I just want to thank everyone who reads my blog and especially Jacqui for your kind and positive words, it really means a lot to me to have people to share my struggles and my triumphs with.  Other then my husband I don't have much support in this, and reading your blogs and sharing mine helps.  I think a lot of my slump could have been helped if I'd been on here everyday reading and thinking like I had been, at the very least I could have posted my struggles sooner and gotten a little relief in the telling.  I'm already feeling a lot better then I was a few days ago because I'm talking about it.  I hear all the time about the importance of a support network and I always felt a little defeated for not having one in my day to day life, I'm just starting to see how this blog and those that I follow are creating that network for me, so thank you guys!!! 

Sunday, April 3, 2011

Where Did I Go?

Where DID I go?  I'm not really even sure.  I kind of lost myself there for awhile.  I got sick and then went home on vacation and when I got back I just stayed in that no dieting no exercising no caring mentality.  My husband has been doing anything he can to try and re-motivate me but I've just kind of let it all go.  I haven't gained any weight back which is a blessing in itself, but I don't really keep track of anything and haven't done much more then walk.  Spring allergies haven't helped, 15 mins outside and I'm a teary eyed nose running mess.  My husband got me the biggest loser game for kinnect, has offered to take me swimming almost every day, swats cookies and garbage out of my hands at the grocery store, and is even competing in a weight loss competition at work himself, trying to help motivate me.  I just get mad and don't want to talk about it.  Why don't I want to face it?  Its not like its going anywhere. 

I keep telling myself tomorrow I'm going to get it together, then I start my day and begin with good choices and plan on working out, then by noon all I want to do is take a nap.  And I know part of the reason.  My blood work came back and I am iron deficient, and my vitamin D levels are low which is normal coming out of the winter for most people.   I take a multivitamin with iron in it and around my time of the month I make sure to eat iron rich foods, but I guess its not been enough. So I'm tired all the time, my husband had thought I was just being lazy, but its a deficiency.  I am going to try and take pre-natal vitamins like my doctor told me, but they made me sick before so I'm not thrilled with the idea.  I need energy that I'm just not getting.  I'm so tired lately I don't even want to work out because I'm worried I won't have the energy to get through my day, it sounds silly but I get so worn out that its a real concern for me. 

My husband asked me to loose 30 pounds for his birthday.  He asked me a few weeks ago, giving me about 60 days in which to do it.  It seemed so much more doable at the time because it was before I got really sick.  I was out for about a full week when I got sick, I even had to go to the ER because I was coughing so bad it was tearing my throat and I was bringing up blood, they were worried I would cough so hard I'd crack a rib.
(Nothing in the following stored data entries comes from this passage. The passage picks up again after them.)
File: src/rtl/rs544522_lal7_syndrome.sv
// rtl/rs544522_lal7_syndrome.sv - 7-lane RS(544,522) syndrome calculator over GF(2^10)
module rs544522_lal7_syndrome #(
   parameter int W     = 10,
   parameter int R     = 22,
   parameter int L     = 7,
   parameter int BEATS = 78
) (
   input  logic         clk_i,
   input  logic         rst_ni,
   input  logic         start_i,
   input  logic         valid_i,
   input  logic         last_i,
   input  logic [W-1:0] r_blk_i [0:L-1],
   output logic         syn_valid_o,
   output logic [W-1:0] syn_o [0:R-1],
   output logic         clean_o,
   output logic         len_err_o
);

   // Flat GF(2^10) product, field polynomial x^10 + x^3 + 1
   function automatic logic [W-1:0] gf1024_mul_pb_k5_flat(input logic [W-1:0] a, input logic [W-1:0] b);
      logic [W-1:0] p;
      logic [W-1:0] x;
      p = '0;
      x = a;
      for (int i = 0; i < W; i++) begin
         if (b[i]) p = p ^ x;
         x = {x[W-2:0], 1'b0} ^ (x[W-1] ? 10'h009 : 10'h000);
      end
      return p;
   endfunction

   function automatic logic [W-1:0] gf_pow(input int e);
      logic [W-1:0] r;
      logic [W-1:0] b;
      r = 10'h001;
      b = 10'h002;
      for (int i = 0; i < 11; i++) begin
         if (e[i]) r = gf1024_mul_pb_k5_flat(r, b);
         b = gf1024_mul_pb_k5_flat(b, b);
      end
      return r;
   endfunction

   function automatic logic [R*W-1:0] gen_alpha_l();
      logic [R*W-1:0] v;
      v = '0;
      for (int j = 0; j < R; j++) v[j*W +: W] = gf_pow(L * j);
      return v;
   endfunction

   function automatic logic [L*R*W-1:0] gen_alpha_k();
      logic [L*R*W-1:0] v;
      v = '0;
      for (int k = 0; k < L; k++)
         for (int j = 0; j < R; j++)
            v[(k*R + j)*W +: W] = gf_pow(j * (L - 1 - k));
      return v;
   endfunction

   localparam logic [R*W-1:0]   ALPHA_L = gen_alpha_l();
   localparam logic [L*R*W-1:0] ALPHA_K = gen_alpha_k();

   typedef enum logic {IDLE, ACC} state_t;

   state_t       state_q, state_d;
   logic [W-1:0] acc_q  [0:R-1];
   logic [W-1:0] horner [0:R-1];
   logic [6:0]   cnt_q;
   logic         accept, publish, all_zero, len_err_d;

   always_comb begin
      all_zero = 1'b1;
      for (int j = 0; j < R; j++) begin
         horner[j] = start_i ? '0 : gf1024_mul_pb_k5_flat(acc_q[j], ALPHA_L[j*W +: W]);
         for (int k = 0; k < L; k++)
            horner[j] = horner[j] ^ gf1024_mul_pb_k5_flat(r_blk_i[k], ALPHA_K[(k*R + j)*W +: W]);
         if (horner[j] != '0) all_zero = 1'b0;
      end
      // A start beat is always beat index 0, even when it restarts a frame
      len_err_d = ((start_i ? 7'd0 : cnt_q) != 7'(BEATS - 1));
   end

   always_comb begin
      state_d = state_q;
      accept  = 1'b0;
      publish = 1'b0;
      case (state_q)
         IDLE: begin
            if (valid_i && start_i) begin
               accept = 1'b1;
               if (last_i) publish = 1'b1;
               else        state_d = ACC;
            end
         end
         ACC: begin
            if (valid_i) begin
               accept = 1'b1;
               if (last_i) begin
                  publish = 1'b1;
                  state_d = IDLE;
               end
            end
         end
         default: state_d = IDLE;
      endcase
   end

   always_ff @(posedge clk_i or negedge rst_ni) begin
      if (!rst_ni) state_q <= IDLE;
      else         state_q <= state_d;
   end

   always_ff @(posedge clk_i or negedge rst_ni) begin
      if (!rst_ni) begin
         for (int j = 0; j < R; j++) begin
            acc_q[j] <= '0;
            syn_o[j] <= '0;
         end
         cnt_q       <= '0;
         syn_valid_o <= 1'b0;
         clean_o     <= 1'b0;
         len_err_o   <= 1'b0;
      end else begin
         syn_valid_o <= publish;
         if (accept) begin
            acc_q <= horner;
            if (publish)           cnt_q <= '0;
            else if (start_i)      cnt_q <= 7'd1;
            else if (cnt_q != '1)  cnt_q <= cnt_q + 7'd1;
         end
         if (publish) begin
            syn_o     <= horner;
            len_err_o <= len_err_d;
            clean_o   <= all_zero & ~len_err_d;
         end
      end
   end

endmodule

File: config.mk
export PLATFORM = sky130hd
export DESIGN_NAME = rs544522_lal7_syndrome
export DESIGN_NICKNAME = d
export VERILOG_FILES = /design/src/rtl/rs544522_lal7_syndrome.sv
export SDC_FILE = /design/constraint.sdc
export NUM_CORES = 2
export LEC_CHECK = 0
export CORE_MARGIN = 10
export CORE_UTILIZATION = 47
export CTS_CLUSTER_DIAMETER = 60
export DETAILED_ROUTE_END_ITERATION = 8
export HOLD_SLACK_MARGIN = 0.02
export PLACE_DENSITY = 0.66
export SLEW_MARGIN = 20
export SYNTH_ARGS = -nofsm -noshare
export SYNTH_HDL_FRONTEND = slang
export SYNTH_SLANG_ARGS = --single-unit
File: constraint.sdc
create_clock -name clk_i -period 4.3 [get_ports clk_i]
set_input_delay 1.29 -clock clk_i [delete_from_list [all_inputs] [get_ports clk_i]]
set_output_delay 1.29 -clock clk_i [all_outputs]
set_load 0.005 [all_outputs]
Yosys cells after proc, flatten, opt, wreduce, memory -nomap -nowiden
Index checks and enable logic that the tools add are counted.

Register bits after elaboration: 451. Bits of input ports: 75. Output and inout port bits: 223. Logic and storage cells: 1033.

Add/sub/neg operators: 1. Eq/ne operators: 2. Muxes and demuxes: 275. Bitwise logic cells: 681. Reduce and logical (&&, ||, !) cells: 25.

Operator list (number): bitwise XOR 10 bit (499); bitwise XOR 10 x 4 -> 10 bit (179); 2-to-1 mux 4 bit (216); 2-to-1 mux 10 bit (22); nonzero test 10 bit (22); 2-to-1 mux 1 bit (30); 2-to-1 mux 7 bit (4); != test 7 bit (second input constant) (2); adder 7 x 1 -> 7 bit (second input constant) (1); one-hot mux 1 bit (2 select lines) (3); nonzero test 3 bit (1); NOT 1 bit (2); AND reduction 2 bit (1); AND 1 bit (1); logical AND 1 bit (1).

Longest topological paths before layout
Depth in word-level cells: 45. Gate-level depth with buffers: 14. Mapped depth without buffers: 10.

Least setup slack after synthesis
OpenSTA, ideal clock, no wires.

Kind: in2reg. From: input r_blk_i[37] (netlist name). To: register clean_o. Library setup time: 103 ps. Data arrival time: 4369 ps. Data required time: 4197 ps. Setup slack: -173 ps. Cell stages on the path: 11. Buffers on the path: 1. Cells stage by stage: buf_2 xnor2_1 xnor3_2 xor2_2 xnor3_1 xnor2_1 nand4_1 or4_1 nor4_1 nand4_1 o41ai_2.

Cells in the longest elaborated chain, start to end: 35. Elaborated cells on any way between the ends: 188. Those cells by class: mux (23); bitwise (143); reduce/logical (22).

Ends and longest elaborated chain: from (decl) (line 13) `input logic [W-1:0] r_blk_i [0:L-1],`; bitwise XOR 10 bit (2 in a row) (line 28) `x = {x[W-2:0], 1'b0} ^ (x[W-1] ? 10'h009 : 10'h000);`; 2-to-1 mux 4 bit (line 28); bitwise XOR 10 bit (5 in a row) (line 28); bitwise XOR 10 bit (2 in a row); bitwise XOR 10 bit (4 in a row) (line 77) `horner[j] = horner[j] ^ gf1024_mul_pb_k5_flat(r_blk_i[k], ALPHA_K[(k*R + j)*W +: W]);`; nonzero test 10 bit (line 78) `if (horner[j] != '0) all_zero = 1'b0;`; 2-to-1 mux 1 bit (18 in a row) (line 78); 2-to-1 mux 1 bit * (line 78); AND 1 bit * (line 135) `clean_o <= all_zero & ~len_err_d;`; to (signal assigned) (line 135); to (decl) (line 16) `output logic clean_o,`.

Mark *: on every way between the ends. The rest lies on a longest branch, timed or not. A chain may end at the register's enable or synchronous reset.

Worst setup path in the final report
From: input r_blk_i[54] (netlist name). To: register clean_o.

Cells in the longest elaborated chain, start to end: 37. Elaborated cells on any way between the ends: 237. Those cells by class: mux (23); bitwise (192); reduce/logical (22).

Ends and longest elaborated chain: bitwise XOR 10 bit (line 28); bitwise XOR 10 x 4 -> 10 bit (line 28); bitwise XOR 10 bit (line 28); bitwise XOR 10 x 4 -> 10 bit (line 28); bitwise XOR 10 bit (line 28); 2-to-1 mux 4 bit (line 28); bitwise XOR 10 x 4 -> 10 bit (line 28); bitwise XOR 10 bit (line 28); bitwise XOR 10 bit; bitwise XOR 10 bit (line 27) `if (b[i]) p = p ^ x;`; bitwise XOR 10 bit (6 in a row) (line 77); nonzero test 10 bit (line 78); 2-to-1 mux 1 bit (18 in a row) (line 78); 2-to-1 mux 1 bit * (line 78); AND 1 bit * (line 135).

Marks and branches as above.

==> impl_metrics.toml <==
[outcome]
outcome = "finished with violations"
failing_checks = "negative setup slack"

[cts]
cts_root_buf = "clkbuf_16"
tritoncts = "built"
worst_setup_hold_path_clk_slew_ns = 0.06
ctsHoldBuffers = 0
cts-buffers-inserted = 49
max-clock-path-buffers = 3
clk_latency_ns = 0.69
clkSinkCount = 451
htree_levels = 2

[logic_synthesis]
number_of_flops_mapped_to_enable_cells_by_yosys = 0
largest_family_of_logic_cells_by_synthesized_area = "XOR/XNOR gates"
synth_compound_gate_area_share_pct = 5.43
post-synth-top-area-fraction_pct = 37.0
seq_area_frac_synth_pct = 26.7
yosys.cell_count.top_type = "xnor2_1"
synth_top_cell_by_area = "xnor2_1"
ys.warnings.count = 0
synth_area_per_cell_um2 = 9.52
ys_types = 41
synth_area_leaders = "xnor2_1 37%, dfrtp_1 27%, xor2_1 11%"
synthFlopType = "dfrtp_1"
async_reset_ff_share_pct = 100
postSynthNetCount = 4521
post_synth_mux_area_share_pct = 0.0503
synthSimpleGateAreaFrac_pct = 7.51
ys_ff_latch = 451
synthAdderAreaFrac_pct = 0.0296
syn-instance-count = 4445
synth_xor_area_share_pct = 57.5
synth_area_um2 = 42300
synth_common_cells = "1788 x xnor2_1, 534 x xor2_1, 492 x nand2_1, 451 x dfrtp_1, 441 x o21ai_0"

[floorplan]
initial_utilization_pct = 47.6
core_um2 = 88800
placementRows = 109
design.die.area_um2 = 102000
chipHeight_um = 320
chipWidth_um = 320
ios = 298

[placement]
finalWeightedCongestion = 1.21
post-place-ws_ns = -1.90
dp_cells = 7263
io_buffer_count = 297
place.detailed.hpwl_mm = 212

[grt]
globalRouteOverflowTotal = 0
groute.usage.overall_pct = 48.5
antenna_found_initial = 11
vias_in_the_first_global_route = 41700
grt_start_max_net_pins = 217
grt_pass1_wl_mm = 340

[layout]
final_nets = 6383
final_cell_count_no_fill = 7514
area.growth.synth_to_final_pct = 55.4
post_route_cells_drive_above_1_share_pct = 35.6

[sta]
final_clock_period_utilization_by_the_worst_path_pct = 105
report.final.slew_viol_count = 0
setup_repair_after_global_routing_missed_its_margin = "yes"
min_period_ns = 4.50
setup_viol_count_final = 1
worst_slack_ns = -0.204
achievable-frequency_ghz = 0.222
slew_headroom_pct = 34.1
report.final.hold_viol_count = 0
worst_clock_skew_ns = 0.0677
worst-slew-pin-transition_ns = 0.989

[detailed_routing]
drtIter0Drc = 5884
drtAntennaViolNets = 0
drt-pass1-iter-count = 6
detail_route.wl_per_cell_um = 33.9
routed-via-count = 42300
route.final.wire_length_mm = 255
drc = 0
detail_routed_via_count_per_cell = 5.63

[setup_path]
critical_path_launch_point_type = "input pin"
critPathMaxFanout = 4
critPathRequiredTime_ns = 4.83
worstSetupEndpointType = "flop"
timing_worst_setup_path_type = "input pin to flop"
worstPathArrival_ns = 5.04

[min_path]
hold_wc_path_type = "flop to flop"

[job]
max_cap_violations = 0
==> cells in the final DEF (no fill, tap or decap), drive strengths merged, types with 4 or more instances in the layout <==
master         count
xor2             544
clkbuf            69
diode              5
bufinv             5
xnor2           1819
nor4               9
xor3              15
buf             1764
nand2            492
xnor3            127
clkdlybuf4s15     10
a21oi              7
nand4             37
nor2b             10
dlymetal6s2s       4
clkinvlp           4
nor2             182
clkinv            12
clkdlybuf4s50    237
and4              14
o21ai            443
nand3             11
dfrtp            451
inv               16
and2               4
dlygate4sd2       36
==> through the flow <==
stage	hold WS (ns)	TNS [ns]	util (%)	area, um2
2_1_floorplan	0.442	0	-	42400
4_1_cts	0.483	0	72.9	64700
6_report	0.475	-0.204	74.0	65700
5_1_grt	0.494	-0.183	74.0	65700
3_5_place_dp	0.469	-63.61	66.6	59100
3_3_place_gp	0.454	-61.89	66.6	59100
==> final cells by class <==
cell class | instances | area, um2
timing repair buffer | 2059 | 18100
antenna | 5 | 12.5
inverter | 10 | 37.5
fill | 6234 | 23100
multi-input combinational | 3736 | 33100
clock inverter | 27 | 349
tap | 1165 | 1460
sequential | 451 | 11300
clock buffer | 61 | 1340
==> kinds of logic after synthesis <==
family / after synthesis
mux: 2
fa+ha+maj: 1
xor+xnor: 2505
buf+inv: 258
compound gates: 455
flops: 451
simple gates: 773
==> state kept, by name, indices dropped and copies added, names as in the netlist <==
register / flops
syn_valid_o: 1
syn_o: 220
cnt_q: 7
clean_o: 1
acc_q: 220
state_q: 1
len_err_o: 1
==> worst paths after layout <==
| check | start | endpoint | slack [ns] | cells past startpoint |
|---|---|---|---|---|
| hold / removal | syn_o[3] | syn_o[3] | 0.47 | 2 |
| setup reg to reg | acc_q[44] | clean_o | 0.24 | 10 |
| max in group asynchronous | rst_ni | syn_o[114] | 2.57 | 2 |
| setup / recovery | r_blk_i[54] | clean_o | -0.20 | 16 |
| hold reg to reg | syn_o[3] | syn_o[3] | 0.47 | 2 |
| min in group asynchronous | rst_ni | syn_o[216] | 0.69 | 1 |
==> worst max-delay path, cell delays in order <==
cell,delay (ns)
clkdlybuf4s15_2,0.27
buf_4,0.18
buf_4,0.18
xnor2_1,0.45
xnor2_2,0.27
xnor2_1,0.19
buf_4,0.15
buf_4,0.12
xnor2_1,0.27
xnor2_1,0.18
xnor2_1,0.13
buf_4,0.16
nand4_1,0.36
nor4_4,0.33
nand4_1,0.16
o41ai_2,0.34
==> per-layer routing <==
metal	track usage [%]	part of all wire, %	wire length, um
met3	20.1	14	36100
met4	36.8	9.9	25300
met2	68.4	40	101000
met1	58.1	36	92100
met5	0	0.037	94
==> timing repair <==
item	CTS	global route
setup buffers	133	38
resized for setup	501	131
setup endpoints to repair	9	1
pin swaps	151	90
cloned	0	0
endpoints found under the hold margin	0	0
Power is not shown: default switching activity piles up to over one toggle a cycle in this logic, so the estimate is an artifact.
I was still getting better, slowly, when we headed home to see the family and that week was hectic and busy so by the time we got back I was exhausted for a few days after.  That was two weeks ago and I'm still making excuses for myself, now I'm down to a month and I have only gotten down about 3 pounds.  I don't want to disappoint him, he's been trying so hard to help me, but I feel like if I try and fail then I'm letting him down on his birthday.  The stress of this is making me mad all the time and I don't want to be like that.